How to prevent unnecessary worry and sleepless nights caused by Sunday Night Anxiety.
As I sit here on Sunday afternoon, looking out of the window at grey overcast skies, knowing that in a few short hours it will be Monday morning and time to go back to work.
I feel fantastic.
It appears that I’m one of the lucky few.
A new survey of more than 20,000 workers by Monster.com reveals more than 80 percent of workers suffer Sunday-night insomnia due to work anxiety.
Many of the people surveyed say their anxiety rises straight after Sunday dinner as Monday looms.
With increasing expectations and pressures some workers feel the only way to get ahead is to prepare on Sunday nights — checking e-mail, mentally rehearsing for meetings and worrying about the week ahead.
Experts say Sunday-night depression is more common than most people realise.
Craig Marker, assistant professor with the Centre for Psychological Studies at Nova South-Eastern University was quoted as saying ”It’s anticipatory worrying,”
If this is something that currently affects you, the good news is there are ways to cope.

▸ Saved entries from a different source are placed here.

interface pts_out_if;
  import pts_pkg::*;
  logic                     valid;
  logic                     ready;
  logic [1:0]               kind;
  logic [TASK_ID_BITS-1:0]  task_id_out;
  logic [SLOT_IDX_BITS-1:0] slot_index;
  logic [STATUS_BITS-1:0]   status;
  logic                     last;

  modport source (output valid, output kind, output task_id_out, output slot_index,
                  output status, output last, input ready);
  modport sink   (input valid, input kind, input task_id_out, input slot_index,
                  input status, input last, output ready);
endinterface

`default_nettype wire

File: src/pts_mod_unit.sv
// ----------------------------------------------------------------------------
// pts_mod_unit
// Iterative restoring remainder unit: counter value modulo period, one
// dividend bit per cycle.
// ----------------------------------------------------------------------------
`default_nettype none

module pts_mod_unit (
  input  wire logic                            clk_i,
  input  wire logic                            rst_ni,
  input  wire logic                            start_i,
  input  wire logic [pts_pkg::COUNTER_BITS-1:0] dividend_i,
  input  wire logic [pts_pkg::PERIOD_BITS-1:0]  divisor_i,
  output      logic                            busy_o,
  output      logic                            done_o,
  output      logic [pts_pkg::PERIOD_BITS-1:0]  rem_o
);
  import pts_pkg::*;

  localparam int CNT_BITS = $clog2(COUNTER_BITS + 1);

  logic [COUNTER_BITS-1:0] shift_q, shift_d;
  logic [PERIOD_BITS-1:0]  rem_q, rem_d;
  logic [PERIOD_BITS-1:0]  div_q, div_d;
  logic [CNT_BITS-1:0]     cnt_q, cnt_d;
  logic                    busy_q, busy_d;
  logic                    done_q, done_d;
  logic [PERIOD_BITS:0]    trial;

  always_comb begin
    shift_d = shift_q;
    rem_d   = rem_q;
    div_d   = div_q;
    cnt_d   = cnt_q;
    busy_d  = busy_q;
    done_d  = done_q;
    trial   = {rem_q, shift_q[COUNTER_BITS-1]};
    if (start_i) begin
      shift_d = dividend_i;
      rem_d   = '0;
      div_d   = divisor_i;
      cnt_d   = CNT_BITS'(COUNTER_BITS);
      busy_d  = 1'b1;
      done_d  = 1'b0;
    end else if (busy_q) begin
      // remainder stays below divisor, so the difference fits
      if (trial >= {1'b0, div_q}) begin
        rem_d = PERIOD_BITS'(trial - {1'b0, div_q});
      end else begin
        rem_d = trial[PERIOD_BITS-1:0];
      end
      shift_d = {shift_q[COUNTER_BITS-2:0], 1'b0};
      cnt_d   = cnt_q - CNT_BITS'(1);
      if (cnt_q == CNT_BITS'(1)) begin
        busy_d = 1'b0;
        done_d = 1'b1;
      end
    end
  end

  always_ff @(posedge clk_i or negedge rst_ni) begin
    if (!rst_ni) begin
      busy_q <= 1'b0;
      done_q <= 1'b0;
      cnt_q  <= '0;
    end else begin
      busy_q <= busy_d;
      done_q <= done_d;
      cnt_q  <= cnt_d;
    end
  end

  always_ff @(posedge clk_i) begin
    shift_q <= shift_d;
    rem_q   <= rem_d;
    div_q   <= div_d;
  end

  assign busy_o = busy_q;
  assign done_o = done_q;
  assign rem_o  = rem_q;

endmodule

`default_nettype wire

File: src/periodic_task_slot_scheduler_top.sv
// ----------------------------------------------------------------------------
// periodic_task_slot_scheduler_top
// Slot table of periodic tasks with add, remove and tick commands.
// ----------------------------------------------------------------------------
// One command word at a time. Add and remove walk the slot table one slot a
// cycle and then hand off the result. A tick walks all slots; each valid slot
// runs a 32-step remainder in the shared modulo unit (start, 32 steps, then
// the remainder is taken), and an empty slot is simply passed over. Fired
// tasks come out in slot order, the last one flagged; a tick with nothing due
// gives a single idle word. The command side is ready only between commands;
// a finished result waits in the output register and does not hold up the
// walk until a second one is due.
// ----------------------------------------------------------------------------
`default_nettype none
`include "assert_macros.svh"

module periodic_task_slot_scheduler_top (
  input  wire logic clk_i,
  input  wire logic rst_ni,
  pts_in_if.sink    cmd_i,
  pts_out_if.source res_o
);
  import pts_pkg::*;

  localparam logic [SLOT_BITS-1:0] LAST_SLOT = SLOT_BITS'(SLOT_COUNT - 1);

  pts_state_e state_q, state_d;

  logic                    slot_valid_q [SLOT_COUNT];
  logic [TASK_ID_BITS-1:0] slot_task_q  [SLOT_COUNT];
  logic [PERIOD_BITS-1:0]  slot_period_q[SLOT_COUNT];

  logic [SLOT_BITS-1:0]    ptr_q, ptr_d;
  logic [TASK_ID_BITS-1:0] id_q, id_d;
  logic [PERIOD_BITS-1:0]  per_q, per_d;
  logic [RMCNT_BITS-1:0]   rm_cnt_q, rm_cnt_d;
  logic [COUNTER_BITS-1:0] tick_cnt_q, tick_cnt_d;
  pts_res_t                pend_q, pend_d;
  logic                    pend_valid_q, pend_valid_d;
  pts_res_t                res_q, res_d;
  logic                    res_valid_q, res_valid_d;

  logic                    wr_en, wr_valid;
  logic [TASK_ID_BITS-1:0] wr_task;
  logic [PERIOD_BITS-1:0]  wr_period;

  logic                    div_start, div_busy, div_done;
  logic [PERIOD_BITS-1:0]  div_rem, div_divisor;
  logic [COUNTER_BITS-1:0] div_dividend;

  logic                    out_free;
  logic                    cmd_acc;

  assign out_free  = !res_valid_q || res_o.ready;
  assign cmd_i.ready = (state_q == ST_IDLE);
  assign cmd_acc   = cmd_i.valid && cmd_i.ready;

  pts_mod_unit u_mod (
    .clk_i      (clk_i),
    .rst_ni     (rst_ni),
    .start_i    (div_start),
    .dividend_i (div_dividend),
    .divisor_i  (div_divisor),
    .busy_o     (div_busy),
    .done_o     (div_done),
    .rem_o      (div_rem)
  );

  assign div_dividend = tick_cnt_q + COUNTER_BITS'(ptr_q);
  // stored periods are never zero, kept safe all the same
  assign div_divisor  = (slot_period_q[ptr_q] == '0) ? PERIOD_BITS'(1)
                                                     : slot_period_q[ptr_q];

  always_comb begin
    pts_res_t                pend_n;
    logic                    fire;
    logic [RMCNT_BITS-1:0]   cnt_n;
    logic [SLOT_IDX_BITS-1:0] slot_ext;

    state_d      = state_q;
    ptr_d        = ptr_q;
    id_d         = id_q;
    per_d        = per_q;
    rm_cnt_d     = rm_cnt_q;
    tick_cnt_d   = tick_cnt_q;
    pend_d       = pend_q;
    pend_valid_d = pend_valid_q;
    res_d        = res_q;
    res_valid_d  = res_valid_q && !res_o.ready;
    wr_en        = 1'b0;
    wr_valid     = 1'b0;
    wr_task      = '0;
    wr_period    = '0;
    div_start    = 1'b0;
    pend_n       = pend_q;
    fire         = 1'b0;
    cnt_n        = rm_cnt_q;
    slot_ext     = SLOT_IDX_BITS'(ptr_q);

    unique case (state_q)
      ST_IDLE: begin
        if (cmd_acc) begin
          id_d     = cmd_i.task_id;
          per_d    = (cmd_i.period == '0) ? PERIOD_BITS'(1) : cmd_i.period;
          ptr_d    = '0;
          rm_cnt_d = '0;
          unique case (pts_cmd_e'(cmd_i.command))
            CMD_ADD:    state_d = ST_ADD_SCAN;
            CMD_REMOVE: state_d = ST_REM_SCAN;
            CMD_TICK: begin
              tick_cnt_d = tick_cnt_q + COUNTER_BITS'(1);
              state_d    = ST_TICK_SCAN;
            end
            default:    state_d = ST_IDLE;
          endcase
        end
      end

      ST_ADD_SCAN: begin
        pend_n.kind       = KIND_ADD_ACK;
        pend_n.task_id    = id_q;
        pend_n.slot_index = '0;
        pend_n.last       = 1'b1;
        pend_n.status     = ADD_FULL;
        priority if (!slot_valid_q[ptr_q]) begin
          wr_en             = 1'b1;
          wr_valid          = 1'b1;
          wr_task           = id_q;
          wr_period         = per_q;
          pend_n.slot_index = slot_ext;
          pend_n.status     = ADD_ADDED;
          pend_d            = pend_n;
          pend_valid_d      = 1'b1;
          state_d           = ST_EMIT;
        end else if (slot_task_q[ptr_q] == id_q) begin
          pend_n.status = ADD_PRESENT;
          pend_d        = pend_n;
          pend_valid_d  = 1'b1;
          state_d       = ST_EMIT;
        end else if (ptr_q == LAST_SLOT) begin
          pend_d       = pend_n;
          pend_valid_d = 1'b1;
          state_d      = ST_EMIT;
        end else begin
          ptr_d = ptr_q + SLOT_BITS'(1);
        end
      end

      ST_REM_SCAN: begin
        if (slot_valid_q[ptr_q] && slot_task_q[ptr_q] == id_q) begin
          wr_en = 1'b1;
          cnt_n = rm_cnt_q + RMCNT_BITS'(1);
        end
        rm_cnt_d = cnt_n;
        if (ptr_q == LAST_SLOT) begin
          pend_n.kind       = KIND_REMOVE_ACK;
          pend_n.task_id    = id_q;
          pend_n.slot_index = '0;
          pend_n.status     = STATUS_BITS'(cnt_n);
          pend_n.last       = 1'b1;
          pend_d            = pend_n;
          pend_valid_d      = 1'b1;
          state_d           = ST_EMIT;
        end else begin
          ptr_d = ptr_q + SLOT_BITS'(1);
        end
      end

      ST_TICK_SCAN: begin
        priority if (slot_valid_q[ptr_q]) begin
          div_start = 1'b1;
          state_d   = ST_TICK_WAIT;
        end else if (ptr_q == LAST_SLOT) begin
          if (!pend_valid_q) begin
            pend_n.kind       = KIND_IDLE;
            pend_n.task_id    = '0;
            pend_n.slot_index = '0;
            pend_n.status     = '0;
          end
          pend_n.last  = 1'b1;
          pend_d       = pend_n;
          pend_valid_d = 1'b1;
          state_d      = ST_EMIT;
        end else begin
          ptr_d = ptr_q + SLOT_BITS'(1);
        end
      end

      ST_TICK_WAIT: begin
        fire = (div_rem == '0);
        // a second fire needs the earlier word moved out first
        if (div_done && !(fire && pend_valid_q && !out_free)) begin
          if (fire) begin
            if (pend_valid_q) begin
              res_d       = pend_q;
              res_valid_d = 1'b1;
            end
            pend_n.kind       = KIND_FIRE;
            pend_n.task_id    = slot_task_q[ptr_q];
            pend_n.slot_index = slot_ext;
            pend_n.status     = '0;
            pend_n.last       = 1'b0;
          end
          if (ptr_q == LAST_SLOT) begin
            if (!(fire || pend_valid_q)) begin
              pend_n.kind       = KIND_IDLE;
              pend_n.task_id    = '0;
              pend_n.slot_index = '0;
              pend_n.status     = '0;
            end
            pend_n.last  = 1'b1;
            pend_d       = pend_n;
            pend_valid_d = 1'b1;
            state_d      = ST_EMIT;
          end else begin
            pend_d       = pend_n;
            pend_valid_d = fire || pend_valid_q;
            ptr_d        = ptr_q + SLOT_BITS'(1);
            state_d      = ST_TICK_SCAN;
          end
        end
      end

      ST_EMIT: begin
        if (out_free) begin
          res_d        = pend_q;
          res_valid_d  = 1'b1;
          pend_valid_d = 1'b0;
          state_d      = ST_IDLE;
        end
      end

      default: state_d = ST_IDLE;
    endcase
  end

  always_ff @(posedge clk_i or negedge rst_ni) begin
    if (!rst_ni) begin
      state_q      <= ST_IDLE;
      ptr_q        <= '0;
      rm_cnt_q     <= '0;
      tick_cnt_q   <= '0;
      pend_valid_q <= 1'b0;
      res_valid_q  <= 1'b0;
      for (int i = 0; i < SLOT_COUNT; i++) begin
        slot_valid_q[i] <= 1'b0;
      end
    end else begin
      state_q      <= state_d;
      ptr_q        <= ptr_d;
      rm_cnt_q     <= rm_cnt_d;
      tick_cnt_q   <= tick_cnt_d;
      pend_valid_q <= pend_valid_d;
      res_valid_q  <= res_valid_d;
      if (wr_en) begin
        slot_valid_q[ptr_q] <= wr_valid;
      end
    end
  end

  // payload, qualified by the valid bits
  always_ff @(posedge clk_i) begin
    id_q   <= id_d;
    per_q  <= per_d;
    pend_q <= pend_d;
    res_q  <= res_d;
    if (wr_en) begin
      slot_task_q[ptr_q]   <= wr_task;
      slot_period_q[ptr_q] <= wr_period;
    end
  end

  assign res_o.valid       = res_valid_q;
  assign res_o.kind        = res_q.kind;
  assign res_o.task_id_out = res_q.task_id;
  assign res_o.slot_index  = res_q.slot_index;
  assign res_o.status      = res_q.status;
  assign res_o.last        = res_q.last;

  `ASSERT_NEVER(a_ready_with_pend, clk_i, rst_ni, cmd_i.ready && pend_valid_q)
  `ASSERT_NEVER(a_div_restart, clk_i, rst_ni, div_start && div_busy)
  `ASSERT_PROP(a_tick_cnt_hold, clk_i, rst_ni,
    !(cmd_acc && cmd_i.command == CMD_TICK) |=> $stable(tick_cnt_q))
  `ASSERT_PROP(a_emit_only_if_pend, clk_i, rst_ni,
    (state_q == ST_EMIT) |-> pend_valid_q)

endmodule

`default_nettype wire
File: src/flat_wrapper.sv
// flat-port wrapper written by rule: the top's interface ports become plain ports
module periodic_task_slot_scheduler_top_flat import pts_pkg::*;
  (clk_i, rst_ni, cmd_i_valid, cmd_i_command, cmd_i_task_id, cmd_i_period, cmd_i_ready, res_o_valid, res_o_kind, res_o_task_id_out, res_o_slot_index, res_o_status, res_o_last, res_o_ready);
  pts_in_if cmd_i_i ();
  pts_out_if res_o_i ();
  input  wire logic clk_i;
  input  wire logic rst_ni;
  input wire logic [$bits(cmd_i_i.valid)-1:0] cmd_i_valid;
  input wire logic [$bits(cmd_i_i.command)-1:0] cmd_i_command;
  input wire logic [$bits(cmd_i_i.task_id)-1:0] cmd_i_task_id;
  input wire logic [$bits(cmd_i_i.period)-1:0] cmd_i_period;
  output wire logic [$bits(cmd_i_i.ready)-1:0] cmd_i_ready;
  output wire logic [$bits(res_o_i.valid)-1:0] res_o_valid;
  output wire logic [$bits(res_o_i.kind)-1:0] res_o_kind;
  output wire logic [$bits(res_o_i.task_id_out)-1:0] res_o_task_id_out;
  output wire logic [$bits(res_o_i.slot_index)-1:0] res_o_slot_index;
  output wire logic [$bits(res_o_i.status)-1:0] res_o_status;
  output wire logic [$bits(res_o_i.last)-1:0] res_o_last;
  input wire logic [$bits(res_o_i.ready)-1:0] res_o_ready;
  assign cmd_i_i.valid = cmd_i_valid;
  assign cmd_i_i.command = cmd_i_command;
  assign cmd_i_i.task_id = cmd_i_task_id;
  assign cmd_i_i.period = cmd_i_period;
  assign cmd_i_ready = cmd_i_i.ready;
  assign res_o_valid = res_o_i.valid;
  assign res_o_kind = res_o_i.kind;
  assign res_o_task_id_out = res_o_i.task_id_out;
  assign res_o_slot_index = res_o_i.slot_index;
  assign res_o_status = res_o_i.status;
  assign res_o_last = res_o_i.last;
  assign res_o_i.ready = res_o_ready;
  periodic_task_slot_scheduler_top u_core (.clk_i(clk_i), .rst_ni(rst_ni), .cmd_i(cmd_i_i), .res_o(res_o_i));
endmodule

“Anticipatory worrying” is so common in many areas of life and not just confined to work related anxiety.
We tend to find ourselves getting worked up far in advance of actual events, anticipating all the things that could possibly go wrong.
Sometimes getting so anxious it can result in a full blown panic attack.
Then, in the future, knowing how scary a panic attack can be we worry about having a panic attack – which in itself can trigger the sensations of an attack.
Then we worry about worrying about having a panic attack and so on.
You get the picture!
A very famous man (but not so famous that I can remember his name!) towards the end of his days was quoted as saying “I have experienced many, many traumatic events in my life and, you know, some of them actually happened.”
If you’re suffering from Sunday night insomnia and anxiety here are some techniques to help you cope.
Get that Friday Feeling to prevent Sunday Night Anxiety
Prepare for Monday before leaving the office on Friday.
Spend the last 30 minutes on a Friday clearing your desk or workspace and plan for the week ahead.
This will enable you to write any to do lists and get any materials you need ready for Monday morning.
If you think you couldn’t possibly spare 30 minutes on a Friday afternoon, you’ll be surprised at how much time this simple exercise saves you and prevents you from playing catch up all week.
You can than switch off from work mode and enjoy your weekend right up to the moment you step foot back in work.
Plan your “Funday” night experience
Another plan that can work is to plan Sunday evenings to be as much fun as possible.
Maybe catch up on your favourite TV programmes or absorb yourself in that book you’ve not got round to reading yet, phone family or friends and have a nice relaxing bath.
It is Sunday after all, didn’t we all used to have a bath on a Sunday night before school on a Monday?
Think Inside the Box for a Change
A great technique for relaxing into a peaceful nights sleep as well as reducing feelings of stress and anxiety is what I call the “Box Breathing” technique.
I teach this to clients who come to see me with anxiety related concerns.
About 75-80% of my clients are for stress, anxiety and depression related conditions and I love hearing about the great results they get using this and other techniques we share.
Climb into bed, get comfortable and close your eyes.
Imagine that you’re going to draw a square in your mind, choose any colour for this – maybe one you would associate with calm and relaxation.
Mine is yellow by the way.
As you take a deep, relaxing breath in imagine drawing the left hand side of the square from the bottom to the top.
Then hold that breath for as long as is comfortable as you imagine drawing the top of the box from left to right.
As you breathe out imagine drawing the right hand side of the square from top to bottom.
Finally hold that breath again as you imagine drawing the bottom of the square from right to left and completing the box.
As you repeat this exercise over and over again start to slowly relax all your muscles from your feet up to your eyes. Very soon you will be relaxing into a peaceful nights sleep.
If it’s all too much
Of course, if the anxiety of Sunday night completely washes over Sunday afternoon, Sunday morning and even starts working its special power as early as mid-day Saturday, it may be an indicator it is time to move on to another job.
If it is becoming emotionally disruptive to you and your loved ones, professional help could be the answer.